Movie Review: Snowpiercer (2013)

Strap yourselves in for a brutal ride! Snowpiercer is a gritty vision of dystopia by South Korean director Bong Joon-ho. The film opens with scientists launching a product in the air intended to stop global warming. Instead, earth freezes over. The last of humanity's survivors are now on a train that goes around the world, punching through accumulated ice and snow.
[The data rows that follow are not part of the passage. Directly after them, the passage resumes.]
### config.mk
export PLATFORM = sky130hd
export DESIGN_NAME = lookup_request_arbiter
export DESIGN_NICKNAME = d
export VERILOG_FILES = /design/src/rtl/lookup_request_arbiter.sv
export SDC_FILE = /design/constraint.sdc
export NUM_CORES = 1
export LEC_CHECK = 0
export ABC_AREA = 1
export BUFFER_PORTS_ARGS = -buffer_cell sky130_fd_sc_hd__buf_4
export CAP_MARGIN = 20
export CORE_ASPECT_RATIO = 1.25
export CORE_MARGIN = 1
export CORE_UTILIZATION = 46
export CTS_BUF_LIST = sky130_fd_sc_hd__clkbuf_2 sky130_fd_sc_hd__clkbuf_4 sky130_fd_sc_hd__clkbuf_8
export DETAILED_ROUTE_END_ITERATION = 12
export HOLD_SLACK_MARGIN = 0.06
export PLACE_DENSITY_LB_ADDON = 0.05
export SYNTH_ARGS = -nofsm -noshare
export SYNTH_HDL_FRONTEND = slang
export SYNTH_SLANG_ARGS = --single-unit
export TNS_END_PERCENT = 20
### constraint.sdc
create_clock -name clk -period 5.9 [get_ports clk]
set_input_delay 0.295 -clock clk [delete_from_list [all_inputs] [get_ports clk]]
set_output_delay 0.295 -clock clk [all_outputs]
set_load 0.05 [all_outputs]
### src/rtl/lookup_request_arbiter.sv
// lookup_request_arbiter
//
// Round-robin arbiter that shares the single lookup port of the match CAM
// among several preprocess requesters. Each granted lookup pushes the
// requester's tag into an order-preserving FIFO. When the CAM returns a
// result, the FIFO head names the requester that receives it.
//
// Ports
//   clk             sole clock
//   resetn          asynchronous active-low reset
//   req_valid       per-requester lookup request
//   req_key         flat keys, requester i at [i*KEY_WIDTH +: KEY_WIDTH]
//   req_ready       one-hot grant (combinational, forced low in reset)
//   cam_cmd_valid   registered lookup command strobe
//   cam_cmd_key     registered lookup key
//   cam_busy        CAM cannot accept a command this cycle
//   cam_match_valid CAM result strobe; results arrive in issue order
//   cam_match       hit flag
//   cam_match_addr  matching entry
//   rsp_valid       one-hot registered response strobe
//   rsp_hit         registered hit flag
//   rsp_addr        registered match address
//   err_unexpected  sticky: CAM result arrived with no lookup in flight
module lookup_request_arbiter #(
    parameter int unsigned NUM_REQ         = 3,
    parameter int unsigned KEY_WIDTH       = 32,
    parameter int unsigned ADDR_WIDTH      = 5,
    parameter int unsigned MAX_OUTSTANDING = 4
) (
    input  logic                         clk,
    input  logic                         resetn,
    input  logic [NUM_REQ-1:0]           req_valid,
    input  logic [NUM_REQ*KEY_WIDTH-1:0] req_key,
    output logic [NUM_REQ-1:0]           req_ready,
    output logic                         cam_cmd_valid,
    output logic [KEY_WIDTH-1:0]         cam_cmd_key,
    input  logic                         cam_busy,
    input  logic                         cam_match_valid,
    input  logic                         cam_match,
    input  logic [ADDR_WIDTH-1:0]        cam_match_addr,
    output logic [NUM_REQ-1:0]           rsp_valid,
    output logic                         rsp_hit,
    output logic [ADDR_WIDTH-1:0]        rsp_addr,
    output logic                         err_unexpected
);

    localparam int unsigned TW = (NUM_REQ > 1) ? $clog2(NUM_REQ) : 1;
    localparam int unsigned PW = (MAX_OUTSTANDING > 1) ? $clog2(MAX_OUTSTANDING) : 1;
    localparam int unsigned OW = $clog2(MAX_OUTSTANDING + 1);

    logic [TW-1:0]         rr_ptr_q;
    logic [OW-1:0]         outstanding_q;
    logic [PW-1:0]         wr_ptr_q;
    logic [PW-1:0]         rd_ptr_q;
    logic [TW-1:0]         tag_mem_q [MAX_OUTSTANDING];

    logic                  found;
    logic [TW-1:0]         winner;
    int                    idx;
    logic                  grant;
    logic                  pop;
    logic                  unexpected;
    logic [TW-1:0]         head_tag;
    logic [KEY_WIDTH-1:0]  winner_key;

    // First valid requester scanning upward from rr_ptr, wrapping.
    always_comb begin
        found  = 1'b0;
        winner = '0;
        idx    = 0;
        for (int k = 0; k < int'(NUM_REQ); k++) begin
            idx = (int'(rr_ptr_q) + k) % int'(NUM_REQ);
            if (!found && req_valid[idx]) begin
                found  = 1'b1;
                winner = TW'(idx);
            end
        end
    end

    // Uses the registered count only: a pop this cycle does not free a slot.
    assign grant      = resetn && found && !cam_busy &&
                        (outstanding_q < OW'(MAX_OUTSTANDING));
    assign pop        = cam_match_valid && (outstanding_q != '0);
    assign unexpected = cam_match_valid && (outstanding_q == '0);
    assign head_tag   = tag_mem_q[rd_ptr_q];
    assign winner_key = req_key[int'(winner)*int'(KEY_WIDTH) +: KEY_WIDTH];

    always_comb begin
        req_ready = '0;
        if (grant) begin
            req_ready = NUM_REQ'(1) << winner;
        end
    end

    always_ff @(posedge clk or negedge resetn) begin
        if (!resetn) begin
            rr_ptr_q       <= '0;
            outstanding_q  <= '0;
            wr_ptr_q       <= '0;
            rd_ptr_q       <= '0;
            for (int i = 0; i < int'(MAX_OUTSTANDING); i++) begin
                tag_mem_q[i] <= '0;
            end
            cam_cmd_valid  <= 1'b0;
            cam_cmd_key    <= '0;
            rsp_valid      <= '0;
            rsp_hit        <= 1'b0;
            rsp_addr       <= '0;
            err_unexpected <= 1'b0;
        end else begin
            cam_cmd_valid <= grant;
            if (grant) begin
                cam_cmd_key         <= winner_key;
                tag_mem_q[wr_ptr_q] <= winner;
                wr_ptr_q            <= wr_ptr_q + 1'b1;
                rr_ptr_q            <= (winner == TW'(NUM_REQ - 1)) ? '0 : winner + 1'b1;
            end

            rsp_valid <= '0;
            if (pop) begin
                rsp_valid <= NUM_REQ'(1) << head_tag;
                rsp_hit   <= cam_match;
                rsp_addr  <= cam_match_addr;
                rd_ptr_q  <= rd_ptr_q + 1'b1;
            end

            if (grant && !pop) begin
                outstanding_q <= outstanding_q + 1'b1;
            end else if (pop && !grant) begin
                outstanding_q <= outstanding_q - 1'b1;
            end

            if (unexpected) begin
                err_unexpected <= 1'b1;
            end
        end
    end

endmodule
The train is segregated: the front cars have all the luxuries, the middle ones help run the train, and the overcrowded tail end houses castoffs. You can tell they're oppressed and angry because they look like they wandered off the set of Les Miserables. Curtis (Chris Evans) is planning a revolt, and his fellow sub-economy passengers are ready. Minister Mason (Tilda Swinton) and a small army stand in their way. What follows is a march/rampage forward through cars that showcase our species' absurdities, insanities, and cold calculations.

Snowpiercer is heavy on the allegories, with the bad guys repeatedly giving speeches about maintaining the hierarchy. But they're balanced by the great cinematography, intense action, and fantastic set designs. Inequality is the main theme here, with the train representing the system that keeps a select few in comfort while the rest are left to fend for themselves. Authoritarianism, indoctrination, decadence, and redemption are also handled as Curtis and his crew battle their way to the car that houses the "sacred engine" and its maker. The themes are so dominant that the cast members aren't playing characters--they're archetypes, acting out a narrative that we know, although in a way we haven't seen before.

And the end of the story, while predictable, blends bleakness and hope in a way that stays true to the film's dynamic. Snowpiercer is a unique take on an increasingly common type of fiction (post-apocalyptic), and it's well worth a look.

TL; DR: A thoughtful, thrilling sci-fi film.

This post to you by brownies. Brownies: heck yeah!